WHAT THE EXERCISE ASKS: Nothing but a number should be returned: the count of lines in the records that contain "begin".

DATA PROVIDED:

$ cat flow/config.mk
export PLATFORM = sky130hd
export DESIGN_NAME = bigcount
export DESIGN_NICKNAME = bigcount
export VERILOG_FILES = /design/flow/design.v
export SDC_FILE = /design/flow/constraint.sdc
export NUM_CORES = 4
export LEC_CHECK = 1
export CORE_AREA = 10 10 70 70
export DIE_AREA = 0 0 80 80
$ cat flow/constraint.sdc
current_design bigcount

set clk_period 2.3
set clk_io_pct 0.2

create_clock -name clk0 -period $clk_period [get_ports {clk}]

set non_clock_inputs [all_inputs -no_clocks]
set_input_delay [expr $clk_period * $clk_io_pct] -clock clk0 $non_clock_inputs
set_output_delay [expr $clk_period * $clk_io_pct] -clock clk0 [all_outputs]
$ cat flow/design.v
module bigcount(msd,lsd,clk,clr,en,up);
	output [3:0] msd,lsd;
	input  clk,clr,en,up;
	wire  upen,bken,msden;
	count lsdig(lsd,clk,clr,en,up,upen,bken);
	count msdig(msd,clk,clr,msden,up, , );
	assign msden = (clr && en) || upen || bken;
endmodule
module count(cnt,clk,clr,en,up,upen,bken, rollover);
	output [3:0] cnt;
	output       upen, bken;
	output reg rollover;
	input        clk, clr, en, up;
	reg    [3:0] cnt, ncnt;
	always @(posedge clk)
	begin
		if(en)  
			if(clr)
				cnt <=  0;  
			else
				cnt <= ncnt;  
		else
			cnt <= cnt; 
	end
	always @(cnt or up)
	begin
		if(up)begin
			rollover = cnt == 9 ? 1'b1 : 1'b0;
			ncnt=(cnt==9) ? 0 : cnt+1;
		end else begin
			rollover = cnt == 0 ? 1'b1 : 1'b0;
			ncnt=(cnt==0) ? 9 : cnt-1;
		end
	end
	assign upen = (cnt==9) && up && en;
	assign bken = (cnt==0) && !up && en;
endmodule
$ cat flow/run.sh
#!/bin/bash
# OpenROAD 26Q1-2900-gdf79404cd8, Yosys 0.63+post, stock flow scripts
make -C /OpenROAD-flow-scripts/flow DESIGN_CONFIG=/design/flow/config.mk WORK_HOME=/design/flow/orfs finish
==> run notes <==
• **number of sinks driven by the clock tree** 8
• **async set-reset flop share out of synthesis** 0%
• **post-route core utilization** 23.0%
• **Area leader share** 37.6%
• **worst r2r dst** msdig.cnt[1]
• **hold depth** 1
• **pre-CTS WS** 0.215 ns
• **Top delay family on crit path** flip-flops
• **core utilization before placement** 18.7%
• **internal power summed over all cells** 0.279 mW
• **area of the mapped netlist** 638 um^2
• **Reg2Reg Setup Slack** 0.54 ns
• **number of vias per cell after detailed routing** 4.41
• **setup total negative slack** 0 ns
• **number of fill cells in the layout** 369
• **global placer's final weighted congestion** 0.790
• **Final Critical Period** 1.90 ns
• **reported leakage power** 0.252 nW
• **layout cells sized above 1** 10.4%
• **power after layout** 0.371 mW
• **Congestion Overflow GR** 0
• **Gate Count Post-Synth** 70
• **initial antenna violation count** 0
• **Area growth syn-to-layout** 23.1%
• **vertical die dimension** 80 um
• **part of the total power dissipated in the clock network** 26.3%
• **sequential cell area fraction in the yosys report** 37.6%
• **CTS Buffer Depth** 2
• **launch instance of the worst min-delay path** msdig.cnt[1]
• **Non-Filler Instances** 123
• **total net switching power** 0.0917 mW
• **H-tree level count** 1
• **total die area** 6400 um^2
• **number of buffers inserted during clock tree synthesis** 3
• **worst-skew pair later-pin latency** 0.24 ns
• **startpoint types** flip-flop
• **slew at the pin closest to its max-slew limit** 0.475 ns
• **clock transition time at the flip-flop clock pins of the worst setup and hold paths** 0.05 ns
• **clock tree from TritonCTS** built
• **most area-hungry cell type in the Yosys netlist** sky130_fd_sc_hd__edfxtp_1
• **total antenna diodes in the routed design** 0
• **Post-Place Cell Area** 763 um^2
• **number of synthesis warnings** 1
• **combinational fraction of design power** 19.7%
• **buffers added on ports** 11
• **worst relative slew slack** 68.3%
• **YS chip area** 638 um^2
• **count of final max-slew check failures** 0
• **post-synthesis cell count from yosys** 70
• **IO Pins** 12
• **worst path setup slack after routing** 0.402 ns
• **depth of the most critical reg-to-reg path** 3
• **Placed Cells incl. Taps** 120
• **top-count cell post-synth** sky130_fd_sc_hd__edfxtp_1
• **hold buffer count at cts** 0
• **critical path, cell by cell** clkdlybuf4s50_1
• **kind of capture point of the worst setup path** output port
• **Max IR drop VDD** 0.109 mV
• **setup repair after global routing missed its margin** no
• **# DRC** 0
• **Commonest flop** sky130_fd_sc_hd__edfxtp_1
• **cell area after layout** 786 um^2
• **via count of the first global-routing pass** 491
• **clock root buffer master** sky130_fd_sc_hd__clkbuf_4
• **number of iterations in the first detailed-routing pass** 4
• **buffer-and-inverter tally for the worst setup path** 1
• **post-cts repair resize count** 0
• **Slowest Stage Delay on Critical Path** 0.64 ns
• **critical path arrival** 1.44 ns
• **power density over cell area** 472 nW/um^2
• **setup clock skew after layout** 0.00587 ns
• **routed wire length per instance** 11.1 um
• **power share of the sequential group** 54.0%
• **switching portion of total power** 24.7%
• **Starting DRT DRC Count** 129
• **num rows** 21
• **largest net degree at the start of global routing** 18
• **global routing usage summed across all routing layers** 4.38%
• **share of the clock period used by the worst path after layout** 82.5%
• **critical path class** flip-flop to output port
• **worst reg2reg path startpoint** lsdig.cnt[0]
• **final count of hold timing violations** 0
• **Largest cells by area** sky130_fd_sc_hd__edfxtp_1 (38%), sky130_fd_sc_hd__nor2b_1 (4.9%), sky130_fd_sc_hd__o21ai_0 (4.7%), sky130_fd_sc_hd__a31oi_1 (3.9%), sky130_fd_sc_hd__and4b_1 (3.1%)
• **final worst hold slack** 0.791 ns
• **Core Area** 3420 um^2
• **upper clock frequency limit** 527 MHz
• **Hold Crit Endpoint** msdig.cnt[1]
• **Slowest-stage cell, CP** sky130_fd_sc_hd__edfxtp_1
• **number of nets with antenna violations after detailed routing** 0
• **Synth top cells by count** sky130_fd_sc_hd__edfxtp_1 (8), sky130_fd_sc_hd__o21ai_0 (6), sky130_fd_sc_hd__nor2b_1 (5)
• **type of the most critical hold path** flip-flop to flip-flop
• **Max-cap violations** 0
• **largest driver fanout on the critical path** 15
• **post-synthesis area per instance** 9.12 um^2
• **Unique cell types** 35
• **Synth flops** 8
• **run status** completed
• **Critical Path RT** 1.84 ns
• **global-route wire length before repair** 2350 um
• **count of library flops with an enable pin** 8
• **count of endpoints failing setup in the final report** 0
• **warning total across the stage logs** 25
• **die width** 80 um
• **Post-CTS Setup Inserts** 0
• **total length of routed wires** 1360 um
• **total via count in the routed design** 542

RESPONSE AREA: 4